(WORK REQUEST)
Find and copy each line of the records where the string "select" shows up.

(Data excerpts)
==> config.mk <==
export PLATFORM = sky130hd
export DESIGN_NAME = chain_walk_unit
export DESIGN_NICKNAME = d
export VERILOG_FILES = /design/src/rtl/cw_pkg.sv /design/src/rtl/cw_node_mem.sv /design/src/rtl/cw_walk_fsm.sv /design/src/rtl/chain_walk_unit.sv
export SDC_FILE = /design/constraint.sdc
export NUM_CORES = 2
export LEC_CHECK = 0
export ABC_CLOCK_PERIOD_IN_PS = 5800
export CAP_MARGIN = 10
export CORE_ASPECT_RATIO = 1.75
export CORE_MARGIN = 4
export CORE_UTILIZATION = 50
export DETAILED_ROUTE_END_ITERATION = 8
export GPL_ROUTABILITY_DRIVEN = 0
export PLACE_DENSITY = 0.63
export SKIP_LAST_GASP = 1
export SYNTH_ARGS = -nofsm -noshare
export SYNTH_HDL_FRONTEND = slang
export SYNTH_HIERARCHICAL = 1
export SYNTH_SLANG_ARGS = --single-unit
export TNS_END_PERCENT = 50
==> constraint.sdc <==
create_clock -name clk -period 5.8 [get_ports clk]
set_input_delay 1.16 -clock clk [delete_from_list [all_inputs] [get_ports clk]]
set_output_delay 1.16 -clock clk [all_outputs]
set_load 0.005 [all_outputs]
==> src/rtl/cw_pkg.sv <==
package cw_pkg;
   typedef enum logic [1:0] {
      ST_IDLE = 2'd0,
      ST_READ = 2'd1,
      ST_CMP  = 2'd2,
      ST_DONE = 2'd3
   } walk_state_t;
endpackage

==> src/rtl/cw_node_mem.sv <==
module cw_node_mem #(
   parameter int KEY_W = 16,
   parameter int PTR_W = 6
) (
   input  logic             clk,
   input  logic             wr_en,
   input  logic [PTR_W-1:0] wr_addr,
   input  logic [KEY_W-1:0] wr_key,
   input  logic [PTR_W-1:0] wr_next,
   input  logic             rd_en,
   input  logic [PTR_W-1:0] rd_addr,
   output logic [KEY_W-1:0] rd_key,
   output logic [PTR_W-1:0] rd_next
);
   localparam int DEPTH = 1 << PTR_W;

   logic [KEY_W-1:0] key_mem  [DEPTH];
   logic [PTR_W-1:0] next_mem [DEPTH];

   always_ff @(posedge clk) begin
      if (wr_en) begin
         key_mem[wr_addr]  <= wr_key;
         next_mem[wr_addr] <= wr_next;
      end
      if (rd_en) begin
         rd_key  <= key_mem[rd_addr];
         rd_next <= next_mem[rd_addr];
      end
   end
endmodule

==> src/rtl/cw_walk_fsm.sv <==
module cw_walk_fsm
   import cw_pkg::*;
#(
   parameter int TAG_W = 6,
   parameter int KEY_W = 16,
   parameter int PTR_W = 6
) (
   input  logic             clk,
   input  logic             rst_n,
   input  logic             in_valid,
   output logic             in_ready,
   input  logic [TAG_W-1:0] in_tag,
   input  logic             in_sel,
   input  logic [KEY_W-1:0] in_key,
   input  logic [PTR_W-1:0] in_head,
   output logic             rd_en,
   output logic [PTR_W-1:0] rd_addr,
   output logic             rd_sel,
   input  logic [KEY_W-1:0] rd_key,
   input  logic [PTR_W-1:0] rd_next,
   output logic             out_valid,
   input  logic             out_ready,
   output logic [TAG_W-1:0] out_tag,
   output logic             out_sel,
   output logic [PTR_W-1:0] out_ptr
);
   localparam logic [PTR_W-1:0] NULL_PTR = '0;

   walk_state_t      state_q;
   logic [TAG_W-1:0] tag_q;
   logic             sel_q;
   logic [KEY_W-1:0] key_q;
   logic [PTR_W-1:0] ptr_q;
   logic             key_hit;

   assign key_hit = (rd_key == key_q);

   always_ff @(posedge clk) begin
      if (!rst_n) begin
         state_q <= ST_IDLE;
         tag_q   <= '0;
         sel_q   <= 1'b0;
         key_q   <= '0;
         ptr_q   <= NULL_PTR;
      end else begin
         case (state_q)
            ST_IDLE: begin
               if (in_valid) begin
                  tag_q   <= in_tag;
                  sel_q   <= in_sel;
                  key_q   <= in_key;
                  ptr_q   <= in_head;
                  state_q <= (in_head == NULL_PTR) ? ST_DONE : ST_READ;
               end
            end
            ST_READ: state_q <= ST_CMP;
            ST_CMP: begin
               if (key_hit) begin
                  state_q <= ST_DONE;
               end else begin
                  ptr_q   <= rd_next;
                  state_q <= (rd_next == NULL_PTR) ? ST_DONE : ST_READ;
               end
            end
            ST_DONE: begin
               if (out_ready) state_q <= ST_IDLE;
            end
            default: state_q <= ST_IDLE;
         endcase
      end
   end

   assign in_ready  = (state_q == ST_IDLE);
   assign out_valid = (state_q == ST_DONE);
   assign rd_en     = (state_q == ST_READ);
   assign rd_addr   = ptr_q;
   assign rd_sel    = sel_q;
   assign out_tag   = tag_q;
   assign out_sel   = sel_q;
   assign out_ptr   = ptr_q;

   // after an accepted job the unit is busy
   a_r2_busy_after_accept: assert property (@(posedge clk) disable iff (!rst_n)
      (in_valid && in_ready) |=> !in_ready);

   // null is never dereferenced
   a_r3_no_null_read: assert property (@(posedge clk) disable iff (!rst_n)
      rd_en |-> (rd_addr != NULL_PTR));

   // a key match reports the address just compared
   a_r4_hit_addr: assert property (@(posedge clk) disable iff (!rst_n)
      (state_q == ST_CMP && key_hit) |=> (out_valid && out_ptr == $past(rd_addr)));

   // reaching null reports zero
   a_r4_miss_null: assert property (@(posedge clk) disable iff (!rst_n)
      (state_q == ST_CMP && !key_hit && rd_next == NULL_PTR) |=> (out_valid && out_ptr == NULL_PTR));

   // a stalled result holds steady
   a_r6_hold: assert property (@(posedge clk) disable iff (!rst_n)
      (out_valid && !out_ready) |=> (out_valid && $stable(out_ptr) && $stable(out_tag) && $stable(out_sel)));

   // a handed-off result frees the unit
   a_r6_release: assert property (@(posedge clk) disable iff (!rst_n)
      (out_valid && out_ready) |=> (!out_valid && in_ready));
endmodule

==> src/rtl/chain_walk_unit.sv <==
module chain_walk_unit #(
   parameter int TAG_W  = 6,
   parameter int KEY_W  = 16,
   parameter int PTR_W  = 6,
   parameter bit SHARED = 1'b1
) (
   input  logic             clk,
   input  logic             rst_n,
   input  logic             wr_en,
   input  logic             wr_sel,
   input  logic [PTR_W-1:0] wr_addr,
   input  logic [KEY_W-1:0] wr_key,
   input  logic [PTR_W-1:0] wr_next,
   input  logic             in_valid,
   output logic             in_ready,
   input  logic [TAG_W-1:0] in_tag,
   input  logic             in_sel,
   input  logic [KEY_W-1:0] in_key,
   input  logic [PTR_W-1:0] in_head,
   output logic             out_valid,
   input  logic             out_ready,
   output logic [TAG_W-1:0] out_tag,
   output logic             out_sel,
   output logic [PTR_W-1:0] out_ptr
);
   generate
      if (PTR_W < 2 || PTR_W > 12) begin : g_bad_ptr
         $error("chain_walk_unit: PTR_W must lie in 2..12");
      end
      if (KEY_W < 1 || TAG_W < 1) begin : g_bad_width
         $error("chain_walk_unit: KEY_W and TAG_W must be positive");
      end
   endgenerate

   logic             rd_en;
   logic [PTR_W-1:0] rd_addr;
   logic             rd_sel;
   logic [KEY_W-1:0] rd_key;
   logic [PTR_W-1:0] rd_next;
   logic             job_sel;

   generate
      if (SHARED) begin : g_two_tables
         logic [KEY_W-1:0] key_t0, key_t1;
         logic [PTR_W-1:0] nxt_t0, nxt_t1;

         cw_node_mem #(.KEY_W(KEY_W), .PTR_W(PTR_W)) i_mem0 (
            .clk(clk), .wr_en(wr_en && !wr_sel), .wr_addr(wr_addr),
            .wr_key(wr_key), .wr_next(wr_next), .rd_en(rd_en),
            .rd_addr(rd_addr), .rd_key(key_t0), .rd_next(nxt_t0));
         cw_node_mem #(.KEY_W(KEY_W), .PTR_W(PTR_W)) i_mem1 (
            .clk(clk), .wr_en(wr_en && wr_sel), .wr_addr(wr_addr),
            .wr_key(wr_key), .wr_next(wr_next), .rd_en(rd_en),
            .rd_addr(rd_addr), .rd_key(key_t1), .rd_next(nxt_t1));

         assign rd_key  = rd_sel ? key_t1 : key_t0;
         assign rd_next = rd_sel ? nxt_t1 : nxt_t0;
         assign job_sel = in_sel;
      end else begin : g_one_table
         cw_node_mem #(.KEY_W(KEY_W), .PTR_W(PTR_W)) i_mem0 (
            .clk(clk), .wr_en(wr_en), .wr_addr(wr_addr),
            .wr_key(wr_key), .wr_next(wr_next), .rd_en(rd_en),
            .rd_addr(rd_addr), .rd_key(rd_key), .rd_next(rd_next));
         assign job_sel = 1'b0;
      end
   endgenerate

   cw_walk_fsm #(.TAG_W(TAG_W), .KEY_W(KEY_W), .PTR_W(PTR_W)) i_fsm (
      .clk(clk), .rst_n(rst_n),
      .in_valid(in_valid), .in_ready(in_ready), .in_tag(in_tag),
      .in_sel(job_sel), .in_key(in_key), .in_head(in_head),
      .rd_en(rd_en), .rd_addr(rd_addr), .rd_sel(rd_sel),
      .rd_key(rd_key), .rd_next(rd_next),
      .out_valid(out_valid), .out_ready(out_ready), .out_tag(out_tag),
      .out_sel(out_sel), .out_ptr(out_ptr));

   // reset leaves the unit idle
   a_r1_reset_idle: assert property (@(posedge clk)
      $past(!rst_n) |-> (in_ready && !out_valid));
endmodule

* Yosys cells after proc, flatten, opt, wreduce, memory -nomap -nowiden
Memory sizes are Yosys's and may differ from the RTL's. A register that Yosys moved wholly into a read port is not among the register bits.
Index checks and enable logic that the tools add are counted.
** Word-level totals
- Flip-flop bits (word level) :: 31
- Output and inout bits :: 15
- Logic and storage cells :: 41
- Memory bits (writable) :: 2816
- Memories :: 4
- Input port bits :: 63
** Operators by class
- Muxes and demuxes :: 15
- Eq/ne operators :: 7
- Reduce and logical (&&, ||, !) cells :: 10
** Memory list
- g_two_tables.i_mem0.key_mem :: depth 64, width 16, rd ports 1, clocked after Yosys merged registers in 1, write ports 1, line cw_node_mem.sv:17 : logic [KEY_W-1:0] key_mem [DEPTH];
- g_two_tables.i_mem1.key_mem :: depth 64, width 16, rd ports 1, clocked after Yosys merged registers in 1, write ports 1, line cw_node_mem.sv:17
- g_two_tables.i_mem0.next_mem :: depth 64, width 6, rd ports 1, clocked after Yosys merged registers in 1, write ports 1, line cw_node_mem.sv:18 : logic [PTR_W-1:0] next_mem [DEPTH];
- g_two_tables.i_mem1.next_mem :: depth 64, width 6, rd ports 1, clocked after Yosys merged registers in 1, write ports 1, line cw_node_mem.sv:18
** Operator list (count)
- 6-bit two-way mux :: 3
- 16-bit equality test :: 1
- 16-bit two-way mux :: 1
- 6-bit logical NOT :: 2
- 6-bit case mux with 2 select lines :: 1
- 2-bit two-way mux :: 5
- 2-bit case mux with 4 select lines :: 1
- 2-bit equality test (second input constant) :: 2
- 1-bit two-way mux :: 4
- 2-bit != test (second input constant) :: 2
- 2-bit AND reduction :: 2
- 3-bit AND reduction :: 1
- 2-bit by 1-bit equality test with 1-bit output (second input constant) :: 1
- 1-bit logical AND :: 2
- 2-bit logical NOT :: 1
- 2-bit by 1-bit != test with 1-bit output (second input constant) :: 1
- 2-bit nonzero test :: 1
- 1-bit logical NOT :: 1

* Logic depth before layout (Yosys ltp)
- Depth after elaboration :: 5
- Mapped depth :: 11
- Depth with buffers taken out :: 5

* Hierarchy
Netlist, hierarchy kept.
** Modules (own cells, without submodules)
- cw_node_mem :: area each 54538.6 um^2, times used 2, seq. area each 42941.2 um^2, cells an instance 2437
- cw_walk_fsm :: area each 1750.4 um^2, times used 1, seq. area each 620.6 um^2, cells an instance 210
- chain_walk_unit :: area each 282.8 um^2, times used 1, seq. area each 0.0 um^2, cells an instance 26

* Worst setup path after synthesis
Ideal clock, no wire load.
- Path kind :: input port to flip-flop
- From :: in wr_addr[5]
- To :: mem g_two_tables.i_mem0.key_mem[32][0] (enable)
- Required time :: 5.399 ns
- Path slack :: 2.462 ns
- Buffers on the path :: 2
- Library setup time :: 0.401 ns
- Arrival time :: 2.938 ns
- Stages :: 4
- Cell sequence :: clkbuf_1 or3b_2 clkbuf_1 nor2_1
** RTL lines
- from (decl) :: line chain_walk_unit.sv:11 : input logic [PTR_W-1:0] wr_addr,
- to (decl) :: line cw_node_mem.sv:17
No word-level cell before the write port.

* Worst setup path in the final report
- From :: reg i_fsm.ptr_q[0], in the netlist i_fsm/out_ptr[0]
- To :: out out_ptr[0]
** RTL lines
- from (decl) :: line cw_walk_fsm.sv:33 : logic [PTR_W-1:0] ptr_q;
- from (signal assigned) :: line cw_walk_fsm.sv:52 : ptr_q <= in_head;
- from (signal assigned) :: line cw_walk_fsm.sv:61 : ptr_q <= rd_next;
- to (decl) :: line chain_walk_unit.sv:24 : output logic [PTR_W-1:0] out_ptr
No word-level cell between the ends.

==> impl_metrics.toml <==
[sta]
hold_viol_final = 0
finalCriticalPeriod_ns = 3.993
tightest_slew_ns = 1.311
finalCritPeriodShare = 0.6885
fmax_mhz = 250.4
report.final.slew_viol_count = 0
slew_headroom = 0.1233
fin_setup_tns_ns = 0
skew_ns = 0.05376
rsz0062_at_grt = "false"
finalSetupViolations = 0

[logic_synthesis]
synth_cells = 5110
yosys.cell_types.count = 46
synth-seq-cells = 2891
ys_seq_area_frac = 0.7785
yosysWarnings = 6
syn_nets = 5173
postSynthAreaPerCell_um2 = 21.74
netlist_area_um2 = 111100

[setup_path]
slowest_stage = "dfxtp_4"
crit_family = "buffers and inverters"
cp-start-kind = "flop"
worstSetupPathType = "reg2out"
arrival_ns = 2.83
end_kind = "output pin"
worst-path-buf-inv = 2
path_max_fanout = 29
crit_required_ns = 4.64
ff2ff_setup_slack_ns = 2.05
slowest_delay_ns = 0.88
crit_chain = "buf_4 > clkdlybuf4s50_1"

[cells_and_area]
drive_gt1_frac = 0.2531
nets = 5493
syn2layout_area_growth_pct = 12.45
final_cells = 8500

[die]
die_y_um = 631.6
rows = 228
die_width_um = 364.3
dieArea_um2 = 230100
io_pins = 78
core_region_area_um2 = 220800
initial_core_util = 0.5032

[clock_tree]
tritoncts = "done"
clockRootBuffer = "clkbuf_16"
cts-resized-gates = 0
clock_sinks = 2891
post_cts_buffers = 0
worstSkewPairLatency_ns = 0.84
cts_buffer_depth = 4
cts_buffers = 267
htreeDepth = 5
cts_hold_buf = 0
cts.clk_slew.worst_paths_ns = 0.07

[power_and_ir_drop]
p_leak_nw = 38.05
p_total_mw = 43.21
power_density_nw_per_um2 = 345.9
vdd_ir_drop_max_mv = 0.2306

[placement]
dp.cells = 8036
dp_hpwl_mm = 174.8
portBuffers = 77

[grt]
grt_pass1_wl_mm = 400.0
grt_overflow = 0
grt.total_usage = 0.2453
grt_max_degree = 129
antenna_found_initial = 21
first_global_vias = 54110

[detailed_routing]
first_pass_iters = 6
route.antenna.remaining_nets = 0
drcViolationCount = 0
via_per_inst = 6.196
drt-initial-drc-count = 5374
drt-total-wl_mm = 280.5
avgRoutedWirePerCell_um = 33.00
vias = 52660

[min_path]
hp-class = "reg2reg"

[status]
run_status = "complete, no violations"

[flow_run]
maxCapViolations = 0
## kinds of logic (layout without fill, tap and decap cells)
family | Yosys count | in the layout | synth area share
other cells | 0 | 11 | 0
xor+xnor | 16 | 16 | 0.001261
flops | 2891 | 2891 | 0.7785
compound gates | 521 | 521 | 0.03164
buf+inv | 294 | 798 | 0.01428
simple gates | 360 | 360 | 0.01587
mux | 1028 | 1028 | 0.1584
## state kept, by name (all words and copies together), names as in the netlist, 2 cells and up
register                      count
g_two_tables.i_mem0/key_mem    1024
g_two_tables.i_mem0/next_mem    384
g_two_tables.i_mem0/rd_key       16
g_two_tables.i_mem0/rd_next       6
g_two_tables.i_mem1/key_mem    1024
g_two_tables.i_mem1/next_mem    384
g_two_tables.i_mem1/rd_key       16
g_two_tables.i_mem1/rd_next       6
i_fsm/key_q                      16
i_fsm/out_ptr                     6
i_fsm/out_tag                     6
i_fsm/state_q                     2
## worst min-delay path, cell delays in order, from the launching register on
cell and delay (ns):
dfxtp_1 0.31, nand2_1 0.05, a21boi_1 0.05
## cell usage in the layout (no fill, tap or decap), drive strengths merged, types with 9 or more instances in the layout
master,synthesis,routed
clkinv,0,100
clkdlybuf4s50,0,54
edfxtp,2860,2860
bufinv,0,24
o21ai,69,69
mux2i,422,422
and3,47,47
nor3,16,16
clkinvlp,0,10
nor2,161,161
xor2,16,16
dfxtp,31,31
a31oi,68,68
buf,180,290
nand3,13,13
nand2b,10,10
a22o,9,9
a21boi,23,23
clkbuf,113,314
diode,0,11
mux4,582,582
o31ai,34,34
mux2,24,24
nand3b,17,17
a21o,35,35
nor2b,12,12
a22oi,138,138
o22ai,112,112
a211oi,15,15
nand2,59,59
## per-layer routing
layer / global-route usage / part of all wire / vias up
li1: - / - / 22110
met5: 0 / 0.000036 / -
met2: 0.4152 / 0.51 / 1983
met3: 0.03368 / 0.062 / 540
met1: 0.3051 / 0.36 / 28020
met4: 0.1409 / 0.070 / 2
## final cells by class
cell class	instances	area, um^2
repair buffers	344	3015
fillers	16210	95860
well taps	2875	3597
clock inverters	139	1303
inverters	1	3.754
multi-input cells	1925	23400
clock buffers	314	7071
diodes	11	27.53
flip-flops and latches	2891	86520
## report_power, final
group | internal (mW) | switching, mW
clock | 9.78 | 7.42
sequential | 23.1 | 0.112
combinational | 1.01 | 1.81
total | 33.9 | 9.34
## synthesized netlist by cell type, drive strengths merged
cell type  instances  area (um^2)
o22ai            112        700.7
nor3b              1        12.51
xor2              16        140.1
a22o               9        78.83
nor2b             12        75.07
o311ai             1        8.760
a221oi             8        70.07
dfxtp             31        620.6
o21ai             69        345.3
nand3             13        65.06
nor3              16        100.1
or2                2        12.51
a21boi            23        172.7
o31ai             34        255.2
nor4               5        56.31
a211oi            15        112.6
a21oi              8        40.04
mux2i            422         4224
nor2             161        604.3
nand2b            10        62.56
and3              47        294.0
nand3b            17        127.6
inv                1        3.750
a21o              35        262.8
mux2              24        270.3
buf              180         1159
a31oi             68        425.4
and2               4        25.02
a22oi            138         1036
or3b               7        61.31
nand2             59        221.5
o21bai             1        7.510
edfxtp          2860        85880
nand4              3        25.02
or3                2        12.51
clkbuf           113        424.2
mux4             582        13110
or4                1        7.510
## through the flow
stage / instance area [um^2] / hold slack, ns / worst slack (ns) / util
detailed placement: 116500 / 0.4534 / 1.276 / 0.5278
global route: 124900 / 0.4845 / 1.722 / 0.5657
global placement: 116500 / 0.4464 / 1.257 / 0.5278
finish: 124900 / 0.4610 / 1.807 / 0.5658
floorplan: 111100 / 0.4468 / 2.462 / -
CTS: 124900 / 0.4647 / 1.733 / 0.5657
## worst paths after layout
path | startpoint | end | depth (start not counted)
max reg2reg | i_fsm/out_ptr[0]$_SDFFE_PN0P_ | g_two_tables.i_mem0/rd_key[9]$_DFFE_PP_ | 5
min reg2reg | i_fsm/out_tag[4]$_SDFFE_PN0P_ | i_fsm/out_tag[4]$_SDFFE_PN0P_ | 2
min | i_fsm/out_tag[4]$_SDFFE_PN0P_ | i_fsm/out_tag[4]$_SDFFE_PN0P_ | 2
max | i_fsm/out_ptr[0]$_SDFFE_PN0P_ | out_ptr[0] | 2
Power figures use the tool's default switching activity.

(RESULT BELOW)
- 6-bit case mux with 2 select lines :: 1
- 2-bit case mux with 4 select lines :: 1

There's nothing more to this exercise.